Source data

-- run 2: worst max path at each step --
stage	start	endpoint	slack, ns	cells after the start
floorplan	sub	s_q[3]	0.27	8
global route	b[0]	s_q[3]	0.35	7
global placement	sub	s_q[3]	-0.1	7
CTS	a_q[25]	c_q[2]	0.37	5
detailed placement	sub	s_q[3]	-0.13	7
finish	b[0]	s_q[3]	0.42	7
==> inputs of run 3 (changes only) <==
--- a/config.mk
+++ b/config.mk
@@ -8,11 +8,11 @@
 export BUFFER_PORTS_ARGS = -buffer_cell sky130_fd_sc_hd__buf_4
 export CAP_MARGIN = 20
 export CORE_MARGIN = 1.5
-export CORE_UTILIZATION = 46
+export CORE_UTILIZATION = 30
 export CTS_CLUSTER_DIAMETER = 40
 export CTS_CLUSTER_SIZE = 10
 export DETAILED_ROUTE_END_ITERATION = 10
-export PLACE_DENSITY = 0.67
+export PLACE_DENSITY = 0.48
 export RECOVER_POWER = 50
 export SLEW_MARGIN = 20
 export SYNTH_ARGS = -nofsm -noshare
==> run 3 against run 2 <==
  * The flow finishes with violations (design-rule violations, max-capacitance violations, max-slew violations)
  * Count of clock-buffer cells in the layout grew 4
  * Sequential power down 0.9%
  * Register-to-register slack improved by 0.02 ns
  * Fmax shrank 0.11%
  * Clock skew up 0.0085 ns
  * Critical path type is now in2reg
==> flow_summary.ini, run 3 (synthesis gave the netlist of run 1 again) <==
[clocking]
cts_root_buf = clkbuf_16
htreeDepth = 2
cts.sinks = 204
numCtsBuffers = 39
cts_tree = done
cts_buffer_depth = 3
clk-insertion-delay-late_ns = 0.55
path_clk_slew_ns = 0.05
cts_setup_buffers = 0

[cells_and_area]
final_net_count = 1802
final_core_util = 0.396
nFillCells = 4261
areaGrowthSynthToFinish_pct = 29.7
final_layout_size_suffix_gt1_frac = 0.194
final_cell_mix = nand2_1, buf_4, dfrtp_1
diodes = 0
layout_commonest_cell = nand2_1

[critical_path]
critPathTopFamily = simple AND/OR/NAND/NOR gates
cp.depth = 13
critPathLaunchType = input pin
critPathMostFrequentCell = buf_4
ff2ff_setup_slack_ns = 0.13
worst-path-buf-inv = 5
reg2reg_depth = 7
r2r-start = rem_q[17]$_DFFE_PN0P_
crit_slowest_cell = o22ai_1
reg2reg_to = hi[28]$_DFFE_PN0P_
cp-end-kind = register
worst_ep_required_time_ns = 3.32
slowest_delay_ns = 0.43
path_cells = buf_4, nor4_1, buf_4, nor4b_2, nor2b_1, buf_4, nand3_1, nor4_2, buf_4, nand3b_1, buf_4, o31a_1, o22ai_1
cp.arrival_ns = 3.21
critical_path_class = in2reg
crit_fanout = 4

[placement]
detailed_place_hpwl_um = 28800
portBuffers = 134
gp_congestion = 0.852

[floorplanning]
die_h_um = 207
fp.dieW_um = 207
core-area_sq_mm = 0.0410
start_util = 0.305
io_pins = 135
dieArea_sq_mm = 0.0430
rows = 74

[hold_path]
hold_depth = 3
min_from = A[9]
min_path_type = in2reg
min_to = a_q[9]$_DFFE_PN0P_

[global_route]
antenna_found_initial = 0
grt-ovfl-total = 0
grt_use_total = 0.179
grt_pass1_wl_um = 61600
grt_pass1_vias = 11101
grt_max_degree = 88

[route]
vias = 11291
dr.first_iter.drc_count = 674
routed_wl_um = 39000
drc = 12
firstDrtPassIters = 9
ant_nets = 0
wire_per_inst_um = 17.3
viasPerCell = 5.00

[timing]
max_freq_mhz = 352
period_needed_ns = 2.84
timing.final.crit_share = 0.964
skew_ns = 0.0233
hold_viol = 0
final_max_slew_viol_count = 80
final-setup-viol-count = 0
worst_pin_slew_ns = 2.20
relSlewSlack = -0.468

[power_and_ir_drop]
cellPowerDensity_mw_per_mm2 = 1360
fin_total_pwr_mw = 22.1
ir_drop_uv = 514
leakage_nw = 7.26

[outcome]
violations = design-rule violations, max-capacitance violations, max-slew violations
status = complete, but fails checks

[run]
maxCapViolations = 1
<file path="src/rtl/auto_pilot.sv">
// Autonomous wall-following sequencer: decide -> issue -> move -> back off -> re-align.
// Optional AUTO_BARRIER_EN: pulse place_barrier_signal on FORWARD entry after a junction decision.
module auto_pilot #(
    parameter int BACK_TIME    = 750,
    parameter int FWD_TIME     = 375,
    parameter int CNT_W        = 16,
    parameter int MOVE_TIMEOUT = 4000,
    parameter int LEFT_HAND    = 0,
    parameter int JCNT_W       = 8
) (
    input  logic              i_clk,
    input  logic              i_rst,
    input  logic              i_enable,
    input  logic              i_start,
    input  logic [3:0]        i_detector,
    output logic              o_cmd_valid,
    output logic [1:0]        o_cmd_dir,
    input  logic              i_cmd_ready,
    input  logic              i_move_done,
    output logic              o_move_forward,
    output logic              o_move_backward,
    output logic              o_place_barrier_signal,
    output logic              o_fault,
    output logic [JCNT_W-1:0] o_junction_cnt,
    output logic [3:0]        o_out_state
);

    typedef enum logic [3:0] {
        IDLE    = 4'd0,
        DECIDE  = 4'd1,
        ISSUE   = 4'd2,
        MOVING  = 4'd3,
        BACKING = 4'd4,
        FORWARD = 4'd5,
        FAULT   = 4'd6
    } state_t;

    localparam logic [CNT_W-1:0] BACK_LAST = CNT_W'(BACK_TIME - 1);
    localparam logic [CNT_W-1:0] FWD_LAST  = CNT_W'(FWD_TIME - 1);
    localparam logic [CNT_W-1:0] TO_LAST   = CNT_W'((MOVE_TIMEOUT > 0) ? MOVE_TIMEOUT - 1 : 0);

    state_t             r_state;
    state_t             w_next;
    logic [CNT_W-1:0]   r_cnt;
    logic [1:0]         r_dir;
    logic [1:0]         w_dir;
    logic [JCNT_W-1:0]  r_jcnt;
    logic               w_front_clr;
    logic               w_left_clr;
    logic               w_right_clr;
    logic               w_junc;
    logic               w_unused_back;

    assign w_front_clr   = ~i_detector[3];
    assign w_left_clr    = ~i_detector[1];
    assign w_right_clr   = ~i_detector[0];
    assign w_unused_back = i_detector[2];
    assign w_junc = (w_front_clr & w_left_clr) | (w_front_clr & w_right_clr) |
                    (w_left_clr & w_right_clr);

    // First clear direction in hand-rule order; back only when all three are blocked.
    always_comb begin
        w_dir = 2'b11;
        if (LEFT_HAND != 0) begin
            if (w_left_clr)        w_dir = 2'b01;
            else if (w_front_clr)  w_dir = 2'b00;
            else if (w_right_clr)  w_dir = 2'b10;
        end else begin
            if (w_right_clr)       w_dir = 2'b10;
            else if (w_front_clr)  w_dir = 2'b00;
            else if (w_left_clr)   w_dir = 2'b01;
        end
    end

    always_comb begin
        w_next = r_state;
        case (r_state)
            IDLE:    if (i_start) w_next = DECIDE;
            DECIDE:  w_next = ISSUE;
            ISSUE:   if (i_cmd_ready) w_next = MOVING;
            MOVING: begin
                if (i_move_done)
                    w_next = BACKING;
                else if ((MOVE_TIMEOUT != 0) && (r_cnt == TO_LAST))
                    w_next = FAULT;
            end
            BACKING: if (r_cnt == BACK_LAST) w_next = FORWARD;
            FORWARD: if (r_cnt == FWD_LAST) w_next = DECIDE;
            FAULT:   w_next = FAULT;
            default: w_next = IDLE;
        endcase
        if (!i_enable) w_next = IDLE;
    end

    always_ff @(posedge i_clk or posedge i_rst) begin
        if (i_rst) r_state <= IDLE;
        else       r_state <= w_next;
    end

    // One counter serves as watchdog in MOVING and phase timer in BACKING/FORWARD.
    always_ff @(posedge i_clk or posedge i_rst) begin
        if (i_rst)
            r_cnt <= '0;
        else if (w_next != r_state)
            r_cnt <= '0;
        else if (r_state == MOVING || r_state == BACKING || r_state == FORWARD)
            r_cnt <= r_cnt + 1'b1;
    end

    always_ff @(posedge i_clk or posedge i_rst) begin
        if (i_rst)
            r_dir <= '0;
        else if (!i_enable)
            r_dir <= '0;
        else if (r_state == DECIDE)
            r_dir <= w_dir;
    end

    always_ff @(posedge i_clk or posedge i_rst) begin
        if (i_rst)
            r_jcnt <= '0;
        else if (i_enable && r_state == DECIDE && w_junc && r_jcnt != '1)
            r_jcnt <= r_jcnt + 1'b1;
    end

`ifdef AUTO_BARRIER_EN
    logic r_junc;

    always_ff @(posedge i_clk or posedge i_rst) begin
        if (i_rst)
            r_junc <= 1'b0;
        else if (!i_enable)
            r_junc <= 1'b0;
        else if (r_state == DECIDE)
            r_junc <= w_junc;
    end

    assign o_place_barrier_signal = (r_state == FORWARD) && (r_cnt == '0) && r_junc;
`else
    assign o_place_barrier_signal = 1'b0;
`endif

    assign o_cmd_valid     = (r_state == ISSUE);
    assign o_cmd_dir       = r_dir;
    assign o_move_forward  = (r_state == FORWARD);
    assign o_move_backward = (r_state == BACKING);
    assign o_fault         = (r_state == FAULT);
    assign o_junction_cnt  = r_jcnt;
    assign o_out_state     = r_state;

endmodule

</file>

-- Work task --
Transcribe the lines above between the line holding "export CAP_MARGIN = 20" and the line holding "critPathMostFrequentCell = buf_4", inclusive, exactly as they stand and with nothing added.

-- Solution for this exercise --
 export CAP_MARGIN = 20
 export CORE_MARGIN = 1.5
-export CORE_UTILIZATION = 46
+export CORE_UTILIZATION = 30
 export CTS_CLUSTER_DIAMETER = 40
 export CTS_CLUSTER_SIZE = 10
 export DETAILED_ROUTE_END_ITERATION = 10
-export PLACE_DENSITY = 0.67
+export PLACE_DENSITY = 0.48
 export RECOVER_POWER = 50
 export SLEW_MARGIN = 20
 export SYNTH_ARGS = -nofsm -noshare
==> run 3 against run 2 <==
  * The flow finishes with violations (design-rule violations, max-capacitance violations, max-slew violations)
  * Count of clock-buffer cells in the layout grew 4
  * Sequential power down 0.9%
  * Register-to-register slack improved by 0.02 ns
  * Fmax shrank 0.11%
  * Clock skew up 0.0085 ns
  * Critical path type is now in2reg
==> flow_summary.ini, run 3 (synthesis gave the netlist of run 1 again) <==
[clocking]
cts_root_buf = clkbuf_16
htreeDepth = 2
cts.sinks = 204
numCtsBuffers = 39
cts_tree = done
cts_buffer_depth = 3
clk-insertion-delay-late_ns = 0.55
path_clk_slew_ns = 0.05
cts_setup_buffers = 0

[cells_and_area]
final_net_count = 1802
final_core_util = 0.396
nFillCells = 4261
areaGrowthSynthToFinish_pct = 29.7
final_layout_size_suffix_gt1_frac = 0.194
final_cell_mix = nand2_1, buf_4, dfrtp_1
diodes = 0
layout_commonest_cell = nand2_1

[critical_path]
critPathTopFamily = simple AND/OR/NAND/NOR gates
cp.depth = 13
critPathLaunchType = input pin
critPathMostFrequentCell = buf_4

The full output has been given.